Watch for Advising Week Announcement
- See Advisor during Advising Week
Schedule for spring semester (Date determined by student’s credit count)
- Students schedule courses for next semester
- Scheduling is to be done in consultation with an advisor (Note: Students who fail to register at their assigned time risk not getting appropriate courses).
Spring semester tuition due. (Note: Spring schedule becomes permanent when spring semester
bill is paid).
LAST DAY OF CLASSES (Date determined per semester)
- Withdrawal deadline
- The last opportunity to “save” a bad semester (avoid all “F’s”)
- Withdrawal must be done through the advising center
JANUARY OF SOPHOMORE YEAR(Dates determined per semester)

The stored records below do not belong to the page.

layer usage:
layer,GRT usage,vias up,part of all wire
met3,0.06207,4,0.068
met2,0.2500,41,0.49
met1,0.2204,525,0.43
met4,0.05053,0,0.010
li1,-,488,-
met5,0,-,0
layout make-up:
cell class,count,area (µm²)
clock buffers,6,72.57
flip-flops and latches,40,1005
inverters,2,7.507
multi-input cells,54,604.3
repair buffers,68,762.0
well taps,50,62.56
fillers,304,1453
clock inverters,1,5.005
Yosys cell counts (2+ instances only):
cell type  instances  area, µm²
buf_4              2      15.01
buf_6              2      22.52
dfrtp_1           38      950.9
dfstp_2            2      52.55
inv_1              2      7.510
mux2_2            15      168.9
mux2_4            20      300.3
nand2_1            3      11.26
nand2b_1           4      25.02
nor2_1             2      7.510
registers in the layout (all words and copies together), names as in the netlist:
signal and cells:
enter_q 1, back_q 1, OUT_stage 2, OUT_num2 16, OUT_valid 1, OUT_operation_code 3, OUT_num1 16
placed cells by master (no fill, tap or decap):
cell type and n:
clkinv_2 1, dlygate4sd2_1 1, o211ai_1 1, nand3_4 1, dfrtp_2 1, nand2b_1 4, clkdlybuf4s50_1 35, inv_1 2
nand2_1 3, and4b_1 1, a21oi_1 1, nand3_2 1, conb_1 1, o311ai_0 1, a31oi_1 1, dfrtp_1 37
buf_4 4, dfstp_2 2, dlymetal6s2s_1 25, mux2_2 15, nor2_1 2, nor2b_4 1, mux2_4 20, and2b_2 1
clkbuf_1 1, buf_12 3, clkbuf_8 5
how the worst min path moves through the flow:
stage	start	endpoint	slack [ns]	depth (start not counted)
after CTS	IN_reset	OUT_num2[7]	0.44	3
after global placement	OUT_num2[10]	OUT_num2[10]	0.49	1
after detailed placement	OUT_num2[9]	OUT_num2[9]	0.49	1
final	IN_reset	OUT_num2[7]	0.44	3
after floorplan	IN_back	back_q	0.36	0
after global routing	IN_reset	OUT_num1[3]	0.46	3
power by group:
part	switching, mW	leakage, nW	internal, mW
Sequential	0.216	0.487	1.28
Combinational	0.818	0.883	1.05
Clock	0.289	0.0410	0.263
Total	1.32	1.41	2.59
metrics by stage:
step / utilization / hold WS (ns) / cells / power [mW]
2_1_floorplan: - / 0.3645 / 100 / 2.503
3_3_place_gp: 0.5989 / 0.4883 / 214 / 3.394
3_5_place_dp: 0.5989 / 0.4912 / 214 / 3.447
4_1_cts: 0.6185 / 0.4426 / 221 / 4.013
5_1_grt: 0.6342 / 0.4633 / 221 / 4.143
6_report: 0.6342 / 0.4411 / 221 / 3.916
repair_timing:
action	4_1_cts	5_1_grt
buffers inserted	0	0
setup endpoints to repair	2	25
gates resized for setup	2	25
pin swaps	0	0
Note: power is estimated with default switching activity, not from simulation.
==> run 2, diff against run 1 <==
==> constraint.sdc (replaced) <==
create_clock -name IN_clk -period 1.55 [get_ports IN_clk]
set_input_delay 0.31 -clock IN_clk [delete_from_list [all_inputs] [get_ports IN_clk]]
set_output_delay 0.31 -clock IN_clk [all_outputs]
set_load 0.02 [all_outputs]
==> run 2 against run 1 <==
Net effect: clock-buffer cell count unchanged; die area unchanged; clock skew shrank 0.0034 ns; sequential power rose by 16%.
## src/rtl/mc_ctrl_pkg.sv

```systemverilog
// Shared encodings for the multi-cycle RV32I controller: FSM states, opcodes,
// ALU control codes and datapath select codes. HALT exists only with MCCTRL_ILLEGAL_HALT_EN.
package mc_ctrl_pkg;

   typedef enum logic [3:0] {
      S_FETCH    = 4'd0,
      S_DECODE   = 4'd1,
      S_MEMADR   = 4'd2,
      S_MEMREAD  = 4'd3,
      S_MEMWB    = 4'd4,
      S_MEMWRITE = 4'd5,
      S_EXECUTER = 4'd6,
      S_EXECUTEI = 4'd7,
      S_ALUWB    = 4'd8,
      S_BEQ      = 4'd9,
      S_JAL      = 4'd10
`ifdef MCCTRL_ILLEGAL_HALT_EN
      ,
      S_HALT     = 4'd11
`endif
   } state_e;

   localparam logic [6:0] OP_LW    = 7'b0000011;
   localparam logic [6:0] OP_SW    = 7'b0100011;
   localparam logic [6:0] OP_RTYPE = 7'b0110011;
   localparam logic [6:0] OP_ITYPE = 7'b0010011;
   localparam logic [6:0] OP_BEQ   = 7'b1100011;
   localparam logic [6:0] OP_JAL   = 7'b1101111;

   localparam logic [3:0] ALU_ADD = 4'b0000;
   localparam logic [3:0] ALU_SUB = 4'b0001;
   localparam logic [3:0] ALU_AND = 4'b0010;
   localparam logic [3:0] ALU_OR  = 4'b0011;
   localparam logic [3:0] ALU_XOR = 4'b0100;
   localparam logic [3:0] ALU_SLT = 4'b0101;

   localparam logic [1:0] ALUOP_ADD   = 2'b00;
   localparam logic [1:0] ALUOP_SUB   = 2'b01;
   localparam logic [1:0] ALUOP_FUNCT = 2'b10;

   localparam logic [1:0] RES_ALUOUT    = 2'b00;
   localparam logic [1:0] RES_DATA      = 2'b01;
   localparam logic [1:0] RES_ALURESULT = 2'b10;

   localparam logic [1:0] SRCA_PC    = 2'b00;
   localparam logic [1:0] SRCA_OLDPC = 2'b01;
   localparam logic [1:0] SRCA_RS1   = 2'b10;

   localparam logic [1:0] SRCB_RS2  = 2'b00;
   localparam logic [1:0] SRCB_IMM  = 2'b01;
   localparam logic [1:0] SRCB_FOUR = 2'b10;

   localparam logic [1:0] IMM_I = 2'b00;
   localparam logic [1:0] IMM_S = 2'b01;
   localparam logic [1:0] IMM_B = 2'b10;
   localparam logic [1:0] IMM_J = 2'b11;

   function automatic logic [1:0] imm_src_of(input logic [6:0] op);
      case (op)
         OP_SW:   imm_src_of = IMM_S;
         OP_BEQ:  imm_src_of = IMM_B;
         OP_JAL:  imm_src_of = IMM_J;
         default: imm_src_of = IMM_I;
      endcase
   endfunction

endpackage

```

## src/rtl/mc_alu_decoder.sv

```systemverilog
// Combinational ALU control decode shared with the single-cycle core encoding.
module mc_alu_decoder
   import mc_ctrl_pkg::*;
(
   input  logic [1:0] alu_op_i,
   input  logic [2:0] funct3_i,
   input  logic       funct7b5_i,
   input  logic       opb5_i,
   output logic [3:0] alu_control_o
);

   always_comb begin
      alu_control_o = ALU_ADD;
      case (alu_op_i)
         ALUOP_ADD: alu_control_o = ALU_ADD;
         ALUOP_SUB: alu_control_o = ALU_SUB;
         ALUOP_FUNCT: begin
            case (funct3_i)
               // Only R-type (op[5]=1) may subtract; addi ignores immediate bit 30.
               3'b000:  alu_control_o = (opb5_i & funct7b5_i) ? ALU_SUB : ALU_ADD;
               3'b010:  alu_control_o = ALU_SLT;
               3'b100:  alu_control_o = ALU_XOR;
               3'b110:  alu_control_o = ALU_OR;
               3'b111:  alu_control_o = ALU_AND;
               default: alu_control_o = ALU_ADD;
            endcase
         end
         default: alu_control_o = ALU_ADD;
      endcase
   end

endmodule

```

## src/rtl/multicycle_controller.sv

```systemverilog
// Multi-cycle RV32I control FSM driving datapath enables and mux selects.
// Build option: MCCTRL_ILLEGAL_HALT_EN parks the FSM in HALT on an unsupported opcode.
module multicycle_controller
   import mc_ctrl_pkg::*;
#(
   parameter bit RESET_PC_WRITE = 1'b0
) (
   input  logic       clk,
   input  logic       reset,
   input  logic [6:0] op,
   input  logic [2:0] funct3,
   input  logic       funct7b5,
   input  logic       zero,
   input  logic       mem_ready,
   output logic       PCWrite,
   output logic       AdrSrc,
   output logic       MemWrite,
   output logic       IRWrite,
   output logic       RegWrite,
   output logic [1:0] ResultSrc,
   output logic [1:0] ALUSrcA,
   output logic [1:0] ALUSrcB,
   output logic [1:0] ImmSrc,
   output logic [3:0] ALUControl,
   output logic       illegal
);

   state_e     state_q, state_d;
   logic       pcinit_q;
   logic       pc_update, branch, adr_src, mem_write, ir_write, reg_write, illegal_s;
   logic [1:0] result_src, src_a, src_b, alu_op;
   logic [3:0] alu_control;

   always_ff @(posedge clk or posedge reset) begin
      if (reset) begin
         state_q  <= S_FETCH;
         pcinit_q <= RESET_PC_WRITE;
      end else begin
         state_q  <= state_d;
         pcinit_q <= 1'b0;
      end
   end

   always_comb begin
      state_d    = state_q;
      pc_update  = 1'b0;
      branch     = 1'b0;
      adr_src    = 1'b0;
      mem_write  = 1'b0;
      ir_write   = 1'b0;
      reg_write  = 1'b0;
      illegal_s  = 1'b0;
      result_src = RES_ALUOUT;
      src_a      = SRCA_PC;
      src_b      = SRCB_RS2;
      alu_op     = ALUOP_ADD;
      case (state_q)
         S_FETCH: begin
            result_src = RES_ALURESULT;
            src_b      = SRCB_FOUR;
            ir_write   = mem_ready;
            pc_update  = mem_ready;
            if (mem_ready) state_d = S_DECODE;
         end
         S_DECODE: begin
            src_a = SRCA_OLDPC;
            src_b = SRCB_IMM;
            case (op)
               OP_LW, OP_SW: state_d = S_MEMADR;
               OP_RTYPE:     state_d = S_EXECUTER;
               OP_ITYPE:     state_d = S_EXECUTEI;
               OP_BEQ:       state_d = S_BEQ;
               OP_JAL:       state_d = S_JAL;
               default: begin
                  illegal_s = 1'b1;
`ifdef MCCTRL_ILLEGAL_HALT_EN
                  state_d   = S_HALT;
`else
                  state_d   = S_FETCH;
`endif
               end
            endcase
         end
         S_MEMADR: begin
            src_a   = SRCA_RS1;
            src_b   = SRCB_IMM;
            state_d = (op == OP_LW) ? S_MEMREAD : S_MEMWRITE;
         end
         S_MEMREAD: begin
            adr_src = 1'b1;
            if (mem_ready) state_d = S_MEMWB;
         end
         S_MEMWB: begin
            result_src = RES_DATA;
            reg_write  = 1'b1;
            state_d    = S_FETCH;
         end
         S_MEMWRITE: begin
            adr_src   = 1'b1;
            mem_write = 1'b1;
            if (mem_ready) state_d = S_FETCH;
         end
         S_EXECUTER: begin
            src_a   = SRCA_RS1;
            alu_op  = ALUOP_FUNCT;
            state_d = S_ALUWB;
         end
         S_EXECUTEI: begin
            src_a   = SRCA_RS1;
            src_b   = SRCB_IMM;
            alu_op  = ALUOP_FUNCT;
            state_d = S_ALUWB;
         end
         S_ALUWB: begin
            reg_write = 1'b1;
            state_d   = S_FETCH;
         end
         S_BEQ: begin
            src_a   = SRCA_RS1;
            alu_op  = ALUOP_SUB;
            branch  = 1'b1;
            state_d = S_FETCH;
         end
         S_JAL: begin
            src_a     = SRCA_OLDPC;
            src_b     = SRCB_FOUR;
            pc_update = 1'b1;
            state_d   = S_ALUWB;
         end
`ifdef MCCTRL_ILLEGAL_HALT_EN
         S_HALT: begin
            illegal_s = 1'b1;
            state_d   = S_HALT;
         end
`endif
         default: state_d = S_FETCH;
      endcase
      // Reset-vector reload cycle: PC load only, FETCH is held for one more cycle.
      if (pcinit_q) begin
         state_d    = S_FETCH;
         pc_update  = 1'b1;
         branch     = 1'b0;
         ir_write   = 1'b0;
         adr_src    = 1'b0;
         mem_write  = 1'b0;
         reg_write  = 1'b0;
         illegal_s  = 1'b0;
         result_src = RES_ALUOUT;
         src_a      = SRCA_PC;
         src_b      = SRCB_RS2;
         alu_op     = ALUOP_ADD;
      end
   end

   mc_alu_decoder u_alu_dec (
      .alu_op_i      (alu_op),
      .funct3_i      (funct3),
      .funct7b5_i    (funct7b5),
      .opb5_i        (op[5]),
      .alu_control_o (alu_control)
   );

   always_comb begin
      PCWrite    = 1'b0;
      AdrSrc     = 1'b0;
      MemWrite   = 1'b0;
      IRWrite    = 1'b0;
      RegWrite   = 1'b0;
      ResultSrc  = '0;
      ALUSrcA    = '0;
      ALUSrcB    = '0;
      ImmSrc     = '0;
      ALUControl = '0;
      illegal    = 1'b0;
      if (!reset) begin
         PCWrite    = pc_update | (branch & zero);
         AdrSrc     = adr_src;
         MemWrite   = mem_write;
         IRWrite    = ir_write;
         RegWrite   = reg_write;
         ResultSrc  = result_src;
         ALUSrcA    = src_a;
         ALUSrcB    = src_b;
         ImmSrc     = imm_src_of(op);
         ALUControl = alu_control;
         illegal    = illegal_s;
      end
   end

endmodule

```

- Student uses elion to formally apply for a major
(Note: The student was admitted to a College within Penn State –
now the student is admitted to a specific major).
Penn State TUITION BILLS ARE PAPERLESS.
eBill can be obtained online through eLion
- College meetings are held throughout the academic year. It is imperative that students read and respond to their Penn State e-mail messages from advisors and pay attention to messages on the student list serve and on the campus message board (the blue screen).

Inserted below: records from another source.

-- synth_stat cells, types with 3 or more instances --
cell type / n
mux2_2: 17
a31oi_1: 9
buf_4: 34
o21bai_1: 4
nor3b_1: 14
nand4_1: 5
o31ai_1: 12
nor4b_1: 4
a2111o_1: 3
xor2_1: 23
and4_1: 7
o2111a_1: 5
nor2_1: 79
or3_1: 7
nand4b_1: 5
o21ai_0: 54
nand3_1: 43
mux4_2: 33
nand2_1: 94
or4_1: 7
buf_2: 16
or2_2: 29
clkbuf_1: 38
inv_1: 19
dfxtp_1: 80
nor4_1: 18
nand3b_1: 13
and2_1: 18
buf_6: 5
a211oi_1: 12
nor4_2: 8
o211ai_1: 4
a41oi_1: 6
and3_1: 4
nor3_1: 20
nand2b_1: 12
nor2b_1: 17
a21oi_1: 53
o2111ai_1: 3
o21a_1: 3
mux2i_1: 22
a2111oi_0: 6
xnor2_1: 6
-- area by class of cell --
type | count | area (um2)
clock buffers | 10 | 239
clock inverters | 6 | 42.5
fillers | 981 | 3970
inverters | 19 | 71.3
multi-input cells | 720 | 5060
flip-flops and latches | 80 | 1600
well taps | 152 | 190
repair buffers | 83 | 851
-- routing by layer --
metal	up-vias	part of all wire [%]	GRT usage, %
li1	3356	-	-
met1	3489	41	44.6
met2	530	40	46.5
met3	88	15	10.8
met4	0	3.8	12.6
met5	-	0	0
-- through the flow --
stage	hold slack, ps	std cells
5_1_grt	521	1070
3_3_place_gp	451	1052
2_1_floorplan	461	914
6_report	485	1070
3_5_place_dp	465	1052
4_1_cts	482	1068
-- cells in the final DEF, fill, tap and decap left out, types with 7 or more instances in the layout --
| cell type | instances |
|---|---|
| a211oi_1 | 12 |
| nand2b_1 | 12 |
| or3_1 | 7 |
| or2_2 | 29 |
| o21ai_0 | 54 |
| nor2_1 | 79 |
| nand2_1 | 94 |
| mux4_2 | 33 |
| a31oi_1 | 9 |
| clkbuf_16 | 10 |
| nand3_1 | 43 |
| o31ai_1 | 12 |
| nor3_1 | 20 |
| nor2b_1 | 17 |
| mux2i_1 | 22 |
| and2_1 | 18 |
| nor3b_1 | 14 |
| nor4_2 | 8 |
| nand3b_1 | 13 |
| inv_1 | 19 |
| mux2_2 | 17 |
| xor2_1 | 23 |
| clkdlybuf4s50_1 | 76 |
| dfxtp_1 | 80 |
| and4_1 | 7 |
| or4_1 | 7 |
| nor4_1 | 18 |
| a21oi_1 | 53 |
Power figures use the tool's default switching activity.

- Attendance in classes is very important and students should be cautioned about missing class sessions. Although mere attendance does not guarantee success, lack of attendance almost always guarantees failure.
- If, for whatever reason, the student will be missing several classes (more than two), it is the student’s responsibility to get in touch with his/her instructors as soon as possible. Legitimate reasons for missing class do NOT include activities like personal/family vacations.
- It is recommended that students take advantage of faculty offers of help, additional assignments, and suggestions on how to succeed or progress in a course.
- A student’s advisor can be changed if necessary. This may be done in the Advising Center, lower level, Administration Building.